Ed et son fils Ka-Le-Be à Halloween

Au New Jersey, mon ami Ed (aujourd’hui décédé) m’a laissé sentir le medecine bag de son grand-père. Personne ne peut le toucher sauf les mâles de la famille, et personne ne sait ce qu’il contient. Mais Dieu que ça sent bon! Une odeur acide et tenace, organique, et si pleine de force après toutes ces années. Au mur, une photo qui fend le coeur. Un groupe d’Indiens, assis. Les yeux morts, la tristesse dans les épaules. Un petit groupe de Poncas qui vient de « se rendre ». A droite, une femme a un bébé sur les genoux. Le bébé est la grand-mère d’Ed.

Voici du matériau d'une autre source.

[src/rtl/md_seq_ctrl.sv]
// Sequencing controller for the HI/LO multiply/divide unit. Issues a start
// pulse for mult/div ops in E, times the fixed latency down to the HI/LO
// commit, drives mthi/mtlo write enables and stalls D while the unit is busy.
// An issued mult/div is never cancelled by irq; only reset discards it.
module md_seq_ctrl
    import md_pkg::*;
#(
    parameter int MULT_LAT = MULT_LAT_DEF,
    parameter int DIV_LAT  = DIV_LAT_DEF,
    parameter int CNT_W    = 5
) (
    input  logic       clk,
    input  logic       reset,
    input  logic       irq,
    input  logic       e_valid,
    input  logic [3:0] e_op,
    input  logic       d_md_use,
    output logic       start,
    output logic [1:0] op_sel,
    output logic       hilo_we,
    output logic       hi_we,
    output logic       lo_we,
    output logic       busy,
    output logic       stall_d,
    output logic       proto_err
);

    typedef enum logic {
        ST_IDLE = 1'b0,
        ST_RUN  = 1'b1
    } state_e;

    localparam logic [CNT_W-1:0] MULT_CNT = CNT_W'(MULT_LAT);
    localparam logic [CNT_W-1:0] DIV_CNT  = CNT_W'(DIV_LAT);
    localparam logic [CNT_W-1:0] CNT_ONE  = CNT_W'(1);

    state_e           state_q, state_d;
    logic [CNT_W-1:0] cnt_q, cnt_d;
    logic             proto_err_q, proto_err_d;

    // State, latency counter and sticky protocol-error flag.
    always_ff @(posedge clk) begin
        if (reset) begin
            state_q     <= ST_IDLE;
            cnt_q       <= '0;
            proto_err_q <= 1'b0;
        end else begin
            state_q     <= state_d;
            cnt_q       <= cnt_d;
            proto_err_q <= proto_err_d;
        end
    end

    // Next state and combinational pulses; everything is forced low in reset.
    always_comb begin
        state_d     = state_q;
        cnt_d       = cnt_q;
        proto_err_d = proto_err_q;
        start       = 1'b0;
        op_sel      = 2'd0;
        hilo_we     = 1'b0;
        hi_we       = 1'b0;
        lo_we       = 1'b0;
        busy        = 1'b0;
        stall_d     = 1'b0;
        proto_err   = proto_err_q;

        case (state_q)
            ST_IDLE: begin
                if (e_valid && !irq) begin
                    if (is_md_arith(e_op)) begin
                        start   = 1'b1;
                        op_sel  = op_sel_of(e_op);
                        state_d = ST_RUN;
                        cnt_d   = is_md_div(e_op) ? DIV_CNT : MULT_CNT;
                    end else if (e_op == OP_MTHI) begin
                        hi_we = 1'b1;
                    end else if (e_op == OP_MTLO) begin
                        lo_we = 1'b1;
                    end
                end
            end
            ST_RUN: begin
                busy  = 1'b1;
                cnt_d = cnt_q - CNT_ONE;
                if (cnt_q == CNT_ONE) begin
                    hilo_we = 1'b1;
                    state_d = ST_IDLE;
                    cnt_d   = '0;
                end
                if (e_valid && (e_op != OP_NONE)) begin
                    proto_err_d = 1'b1;
                end
            end
            default: begin
                state_d = ST_IDLE;
                cnt_d   = '0;
            end
        endcase

        if (reset) begin
            start     = 1'b0;
            op_sel    = 2'd0;
            hilo_we   = 1'b0;
            hi_we     = 1'b0;
            lo_we     = 1'b0;
            busy      = 1'b0;
            proto_err = 1'b0;
        end

        stall_d = d_md_use && (busy || start);
    end

endmodule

Mais attention aux wannabes! Ils sont là, sous plusieurs aspects. Ca peut juste être des blancs rêvant de ne pas l’être et qui, de cérémonies d’inipi à fumettes de peyotl, s’imaginent récupérer un peu de la pureté que leur sang maudit leur a enlevée. Ils finissent par se prendre pour des Indiens, achètent des noms indiens (avec certificat!), se font passer pour des Indiens, et sont souvent aussi la proie crédule d’un autre genre de wannabes: faux shamans, faux chefs, qui les droguent, les volent, les ridiculisent et en rient. Ces faux Indiens sont vus avec colère par les vrais, et dénoncés. On leur a volé leur terre, on ne peut pas, en plus, leur voler leur identité et leur passé…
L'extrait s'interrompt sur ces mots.